Authors: Irene Nemirovsky
Madame Angellier shrugged her shoulders. “Tell me everything,” she said, with an eagerness in her voice that Lucile hadn’t heard for a long time. “Tell me exactly how it all happened. All I know is what the police said. Whom did he kill? Was it just one German? Did he wound any others? Was it at least a high-ranking officer . . . ?”
She’s in her element, thought Lucile. She’s so eager to do her duty in the call to arms . . . Mothers and women in love: both ferocious females. I’m not a mother and I’m not in love (Bruno? No. I mustn’t think of Bruno now, I mustn’t . . .), so I can’t see things in the same way. I’m more detached, colder, calmer, more civilised, I still believe that. And also . . . I can’t imagine that all three of us are really risking our lives. It seems so melodramatic, so extreme. Yet Bonnet is dead, killed by a farmer whom some would treat as a criminal and others as a hero. And what about me? I have to choose. I’ve already chosen . . . in spite of myself. And I thought I was free . . .
“You can question Sabarie yourself, Mother,” she said. “I’ll bring him to you. Make sure you don’t let him smoke; the Lieutenant will smell someone else’s tobacco in the house. I think that’s the only danger; they won’t search the house; they would scarcely believe anyone would dare hide him here in the village. They’ll raid the farms. But we could be denounced.”
“Frenchmen don’t denounce one another,” the old woman said proudly. “You’ve forgotten that, my girl, since you got friendly with the Germans.”
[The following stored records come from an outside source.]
File: src/hdl/itrt_datapath.sv
// datapath: radix register, bit-serial radix conversion, digit store, output register
module itrt_datapath #(
  parameter int WORD_BITS = 32
) (
  input  logic                            clk,
  input  logic                            rst,
  input  logic                            cfg_wen,
  input  logic [itrt_pkg::RADIX_W-1:0]    cfg_wdata,
  input  logic [WORD_BITS-1:0]            value,
  input  itrt_pkg::cmd_t                  cmd,
  output itrt_pkg::status_t               status,
  input  logic                            out_ready,
  output logic                            out_valid,
  output logic [itrt_pkg::CHAR_W-1:0]     out_char,
  output logic                            out_last
);

  localparam int DIGITS = WORD_BITS;
  localparam int NDIG_W = $clog2(DIGITS + 1);
  localparam int IDX_W  = $clog2(DIGITS);
  localparam int BIT_W  = $clog2(WORD_BITS);

  logic [itrt_pkg::RADIX_W-1:0] radix;
  logic [itrt_pkg::RADIX_W-1:0] base;
  logic [WORD_BITS-1:0]         mag;
  logic                         neg;
  logic [itrt_pkg::RADIX_W-1:0] digits [DIGITS];
  logic [itrt_pkg::RADIX_W-1:0] digits_next [DIGITS];
  logic [itrt_pkg::RADIX_W:0]   diff [DIGITS];
  logic [NDIG_W-1:0]            ndig;
  logic [NDIG_W-1:0]            ndig_next;
  logic [IDX_W-1:0]             idx;
  logic [BIT_W-1:0]             bit_cnt;

  logic [DIGITS-1:0] gen;
  logic [DIGITS-1:0] prop;
  logic [DIGITS:0]   sum;
  logic [DIGITS:0]   carry;
  logic              shift_in;

  always_ff @(posedge clk) begin
    if (rst) begin
      radix <= itrt_pkg::RADIX_RESET;
    end else if (cfg_wen) begin
      radix <= cfg_wdata;
    end
  end

  // doubling of the digit vector: each digit is a generate or propagate cell,
  // so all carries come out of one wide add
  always_comb begin
    shift_in = mag[WORD_BITS-1];
    for (int i = 0; i < DIGITS; i++) begin
      gen[i]  = {digits[i], 1'b0} >= {1'b0, base};
      prop[i] = {digits[i], 1'b1} == {1'b0, base};
    end
    sum   = {1'b0, gen | prop} + {1'b0, gen} + {{DIGITS{1'b0}}, shift_in};
    carry = sum ^ {1'b0, gen | prop} ^ {1'b0, gen};
    for (int i = 0; i < DIGITS; i++) begin
      diff[i] = {digits[i], carry[i]} - (carry[i+1] ? {1'b0, base}
                                                    : {(itrt_pkg::RADIX_W+1){1'b0}});
      digits_next[i] = diff[i][itrt_pkg::RADIX_W-1:0];
    end
    // digits above the count are zero, so only the carry into the top can grow it
    ndig_next = ndig + NDIG_W'(carry[ndig]);
  end

  always_ff @(posedge clk) begin
    if (cmd.load) begin
      neg     <= value[WORD_BITS-1];
      mag     <= value[WORD_BITS-1] ? (~value + 1'b1) : value;
      base    <= itrt_pkg::clamp_radix(radix);
      ndig    <= '0;
      bit_cnt <= '0;
      for (int i = 0; i < DIGITS; i++) begin
        digits[i] <= '0;
      end
    end else if (cmd.shift) begin
      mag     <= {mag[WORD_BITS-2:0], 1'b0};
      ndig    <= ndig_next;
      bit_cnt <= bit_cnt + 1'b1;
      for (int i = 0; i < DIGITS; i++) begin
        digits[i] <= digits_next[i];
      end
    end
    if (cmd.finish) begin
      // zero keeps one digit
      idx <= (ndig == '0) ? '0 : IDX_W'(ndig - 1'b1);
    end else if (cmd.emit_digit) begin
      idx <= idx - 1'b1;
    end
  end

  always_ff @(posedge clk) begin
    if (rst) begin
      out_valid <= 1'b0;
    end else if (cmd.emit_sign || cmd.emit_digit) begin
      out_valid <= 1'b1;
    end else if (out_ready) begin
      out_valid <= 1'b0;
    end
  end

  always_ff @(posedge clk) begin
    if (cmd.emit_sign) begin
      out_char <= itrt_pkg::CHAR_MINUS;
      out_last <= 1'b0;
    end else if (cmd.emit_digit) begin
      out_char <= itrt_pkg::digit_to_ascii(digits[idx]);
      out_last <= (idx == '0);
    end
  end

  assign status.conv_done  = (bit_cnt == BIT_W'(WORD_BITS - 1));
  assign status.neg        = neg;
  assign status.last_digit = (idx == '0);
  assign status.out_free   = !out_valid || out_ready;

endmodule

File: src/hdl/itrt_ctrl.sv
// controller state machine: accept, convert, set up the digit pointer, then send sign (if negative) and digits
`include "assert_macros.svh"
module itrt_ctrl (
  input  logic              clk,
  input  logic              rst,
  input  logic              in_valid,
  output logic              in_ready,
  input  itrt_pkg::status_t status,
  output itrt_pkg::cmd_t    cmd
);

  localparam logic [2:0] ST_IDLE  = 3'd0;
  localparam logic [2:0] ST_CONV  = 3'd1;
  localparam logic [2:0] ST_FIN   = 3'd2;
  localparam logic [2:0] ST_SIGN  = 3'd3;
  localparam logic [2:0] ST_DIGIT = 3'd4;

  logic [2:0] state;
  logic [2:0] state_next;

  assign in_ready = (state == ST_IDLE);

  always_comb begin
    state_next = state;
    cmd        = '0;
    case (state)
      ST_IDLE: begin
        if (in_valid) begin
          cmd.load   = 1'b1;
          state_next = ST_CONV;
        end
      end
      ST_CONV: begin
        cmd.shift = 1'b1;
        if (status.conv_done) begin
          state_next = ST_FIN;
        end
      end
      ST_FIN: begin
        cmd.finish = 1'b1;
        state_next = status.neg ? ST_SIGN : ST_DIGIT;
      end
      ST_SIGN: begin
        if (status.out_free) begin
          cmd.emit_sign = 1'b1;
          state_next    = ST_DIGIT;
        end
      end
      ST_DIGIT: begin
        if (status.out_free) begin
          cmd.emit_digit = 1'b1;
          if (status.last_digit) begin
            state_next = ST_IDLE;
          end
        end
      end
      default: begin
        state_next = ST_IDLE;
      end
    endcase
  end

  always_ff @(posedge clk) begin
    if (rst) begin
      state <= ST_IDLE;
    end else begin
      state <= state_next;
    end
  end

  `ASSERT_PROP(a_one_cmd, clk, rst,
    $onehot0({cmd.load, cmd.shift, cmd.finish, cmd.emit_sign, cmd.emit_digit}))
  `ASSERT_PROP(a_emit_has_room, clk, rst,
    (cmd.emit_sign || cmd.emit_digit) |-> status.out_free)
  `ASSERT_PROP(a_load_starts_conv, clk, rst, cmd.load |=> (state == ST_CONV))
  `ASSERT_PROP(a_sign_before_digit, clk, rst, cmd.emit_sign |=> (state == ST_DIGIT))

endmodule

File: src/hdl/integer_to_radix_text.sv
// top level of the integer to radix text converter
// Converts a signed two's complement integer into its text in a programmable
// radix (2..36), one ASCII character per output request, most significant
// digit first, with a leading '-' for negative values. Digits above nine use
// 'a'..'z'; the final character of each number has tlast set, no terminator.
// Input: s_axis_* carries one integer per request. Output: m_axis_* carries
// one character per request. cfg_wen/cfg_wdata write the radix; 0 or 1 act
// as 2, 37..63 act as 36. Write it only while the block is idle.
// Sequence: after acceptance the magnitude is folded into the digit register
// one bit per cycle, then the FIN state sets up the digit pointer, then one
// character (the '-' first, if negative) is loaded per cycle into the output
// register while the receiver keeps up.
// The next integer is accepted as soon as the last character is loaded,
// while it still waits in the output register.
// Reset: returns to idle, drops m_axis_tvalid and sets the radix to ten.
// A stalled receiver holds the current character and pauses the sequence.
module integer_to_radix_text #(
  parameter int WORD_BITS = 32
) (
  input  logic                                clk,
  input  logic                                rst,
  input  logic                                cfg_wen,
  input  logic [itrt_pkg::RADIX_W-1:0]        cfg_wdata,
  input  logic                                s_axis_tvalid,
  output logic                                s_axis_tready,
  // [WORD_BITS-1:0] value, zero padded to whole bytes
  input  logic [((WORD_BITS + 7) / 8) * 8-1:0] s_axis_tdata,
  output logic                                m_axis_tvalid,
  input  logic                                m_axis_tready,
  // [7:0] character
  output logic [itrt_pkg::CHAR_W-1:0]         m_axis_tdata,
  output logic                                m_axis_tlast
);

  itrt_pkg::cmd_t    cmd;
  itrt_pkg::status_t status;

  itrt_ctrl u_ctrl (
    .clk      (clk),
    .rst      (rst),
    .in_valid (s_axis_tvalid),
    .in_ready (s_axis_tready),
    .status   (status),
    .cmd      (cmd)
  );

  itrt_datapath #(
    .WORD_BITS (WORD_BITS)
  ) u_datapath (
    .clk       (clk),
    .rst       (rst),
    .cfg_wen   (cfg_wen),
    .cfg_wdata (cfg_wdata),
    .value     (s_axis_tdata[WORD_BITS-1:0]),
    .cmd       (cmd),
    .status    (status),
    .out_ready (m_axis_tready),
    .out_valid (m_axis_tvalid),
    .out_char  (m_axis_tdata),
    .out_last  (m_axis_tlast)
  );

endmodule
File: config.mk
export PLATFORM = sky130hd
export DESIGN_NAME = integer_to_radix_text
export DESIGN_NICKNAME = d
export VERILOG_FILES = /design/src/hdl/itrt_pkg.sv /design/src/hdl/itrt_datapath.sv /design/src/hdl/itrt_ctrl.sv /design/src/hdl/integer_to_radix_text.sv
export VERILOG_INCLUDE_DIRS = /design/src /design/src/hdl
export SDC_FILE = /design/constraint.sdc
export NUM_CORES = 1
export LEC_CHECK = 0
export BUFFER_PORTS_ARGS = -buffer_cell sky130_fd_sc_hd__buf_2
export CORE_UTILIZATION = 25
export CTS_BUF_LIST = sky130_fd_sc_hd__clkbuf_16
export DETAILED_ROUTE_END_ITERATION = 8
export GPL_TIMING_DRIVEN = 1
export PLACE_DENSITY = 0.44
export SLEW_MARGIN = 20
export SYNTH_ARGS = -nofsm -noshare
export SYNTH_HDL_FRONTEND = slang
export SYNTH_SLANG_ARGS = --single-unit
File: constraint.sdc
create_clock -name clk -period 7.4 [get_ports clk]
set_input_delay 1.11 -clock clk [delete_from_list [all_inputs] [get_ports clk]]
set_output_delay 1.11 -clock clk [all_outputs]
set_load 0.02 [all_outputs]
Lucile remembered something Lieutenant von Falk had told her in confidence: “The very first day we arrived,” he’d said, “there was a package of anonymous letters waiting for us at Headquarters. People were accusing one another of spreading English and Gaullist propaganda, of hoarding supplies, of being spies. If we’d taken them all seriously, everyone in the region would be in prison. I had the whole lot thrown on to the fire. People’s lives aren’t worth much and defeat arouses the worst in men. In Germany it was exactly the same.” But Lucile said nothing of this to her mother-in-law and left her to make up the sofa in the dressing room. She looked impassioned, light-hearted and twenty years younger. Using her own mattress, pillow and her best sheets, Madame Angellier lovingly prepared a bed for Benoît Sabarie.
20
For a long time the Germans had been making arrangements for a great celebration at the Château de Montmort. It was to take place on the night of 21 June. This was the anniversary of the regiment’s arrival in Paris, but no Frenchman was to know this was the reason the date had been chosen: the commanding officers had given orders to respect French national pride. All races are aware of their own faults; they know them better than even the most malevolent foreign observer. In a friendly conversation, a young Frenchman had recently told Bruno von Falk: “We Frenchmen have very short memories; this is both our strength and our weakness! We forgot that after 1918 we were the victors and that was our downfall; we’ll forget after 1940 that we were defeated, which will perhaps be our salvation.”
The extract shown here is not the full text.